Shimla Agreement set the framework for what appears to be the logical solution to the Kashmir issue. That is to convert Line of Control (LoC) into International Border (IB). Logically, it is the Kashmir Valley that still retains its Kashmiri character, as the Pakistan-Occupied Kashmir (POK) has undergone a sea-change in its demography.

After the Pakistani surrender in Dhaka on December 16, 1971, Indira Gandhi declared Unilateral Ceasefire on the Western, Pakistani front, on December 17, 1971.

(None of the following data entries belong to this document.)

This is an optimization exercise on Yosys and OpenROAD, whose aim is small area, not a production implementation. At most, simulation tests tie the RTL to the original design; equivalence was not proved. Function not checked in run 6: the RTL went through the layout flow alone. The flow treats the clock pin as an ideal source, which a real chip does not have. Power and IR drop assume default switching activity.

==> design.v <==
module face_erode #(
   parameter logic [11:0] H_DISP = 12'd480,
   parameter logic [11:0] V_DISP = 12'd272
) (
   input  logic        clk,
   input  logic        rst,
   input  logic        face_hsync,
   input  logic        face_vsync,
   input  logic [7:0]  face_data,
   input  logic        face_de,
   output logic        ero_hsync,
   output logic        ero_vsync,
   output logic [7:0]  ero_data,
   output logic        ero_de
);
   localparam int NW = int'(H_DISP) / 5;    
   logic [7:0]  r_chain [NW-1];    
   logic [7:0]  r_s;               
   logic [2:0]  r_ph;              
   logic [1:0]  r_row;             
   logic [1:0]  r_win;             
   logic        r_e;
   logic        r_hs_d1;
   logic        r_vs_d1;
   logic        r_de_d1;
   logic        r_ero;
   logic        w_b;
   logic [1:0]  w_t;
   logic [1:0]  w_tn;
   logic        w_c;
   logic [7:0]  w_s;
   logic        w_last;
   assign w_b    = |face_data;
   assign w_t    = (r_s >= 8'd162) ? 2'd2 : (r_s >= 8'd81) ? 2'd1 : 2'd0;
   assign w_c    = w_b & w_t[1];
   assign w_tn   = w_b ? (w_t[1] | w_t[0] ? 2'd2 : 2'd1) : 2'd0;
   assign w_s    = 8'(r_s * 3) + 8'(w_t * 13) + 8'(w_tn);
   assign w_last = (r_ph == 3'd4);
   always_ff @(posedge clk) begin
      if (face_de && w_last) begin
         r_chain[0] <= w_s;
         for (int i = 1; i < NW - 1; i++) r_chain[i] <= r_chain[i-1];
      end
   end
   always_ff @(posedge clk) begin
      if (face_de) r_s <= w_last ? r_chain[NW-2] : w_s;
   end
   always_ff @(posedge clk or posedge rst) begin
      if (rst) begin
         r_ph    <= 3'd0;
         r_row   <= 2'd0;
         r_win   <= 2'd0;
         r_e     <= 1'b0;
         r_hs_d1 <= 1'b0;
         r_vs_d1 <= 1'b0;
         r_de_d1 <= 1'b0;
      end else begin
         if (face_de) r_ph <= w_last ? 3'd0 : r_ph + 3'd1;
         if (face_vsync && !r_vs_d1) r_row <= 2'd0;
         else if (r_de_d1 && !face_de && !r_row[1]) r_row <= r_row + 2'd1;
         r_win   <= face_de ? {r_win[0], w_c} : 2'd0;
         r_e     <= face_de & w_c & (&r_win) & r_row[1];
         r_hs_d1 <= face_hsync;
         r_vs_d1 <= face_vsync;
         r_de_d1 <= face_de;
      end
   end
   always_ff @(posedge clk or posedge rst) begin
      if (rst) begin
         ero_hsync <= 1'b0;
         ero_vsync <= 1'b0;
         ero_de    <= 1'b0;
         r_ero     <= 1'b0;
      end else begin
         ero_hsync <= r_hs_d1;
         ero_vsync <= r_vs_d1;
         ero_de    <= r_de_d1;
         r_ero     <= r_e;
      end
   end
   assign ero_data = {8{r_ero}};
endmodule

This Ceasefire Line of December 17, 1971, was converted into the Line of Control in 1972. Rhetoric notwithstanding, there is only one logical, practicable and viable solution to the Kashmir issue, of converting the Line of Control (LoC) into an International Border (IB).

Pakistan President Zulfiqar Ali Bhutto sought time to go back to Pakistan to bring the political establishment on board, before formalizing the Agreement.

Apparently, Bhutto did not receive the necessary political backing from the Pakistani Establishment. As a result, Bhutto backed out, after agreeing to resolve the Kashmir issue, during the Summit in Shimla.

Indira Gandhi Vision

For Indira Gandhi, poverty was the principal enemy and not any particular country. She wanted friendship with all countries, especially in the immediate neighborhood. Her idea was that peace is a necessary precondition for fighting against poverty and achieving progress and prosperity.

It was with this approach that Indira Gandhi extended, a number of times, the hand of friendship to Pakistan. But each time, it was met with a clenched fist.

The Shimla Agreement finally paved the way for putting behind all bitterness and rivalry between India and Pakistan. With that, the single-minded focus would be on engaging in the gigantic task of economic growth and social development. Therein lies the significance of the Shimla Agreement.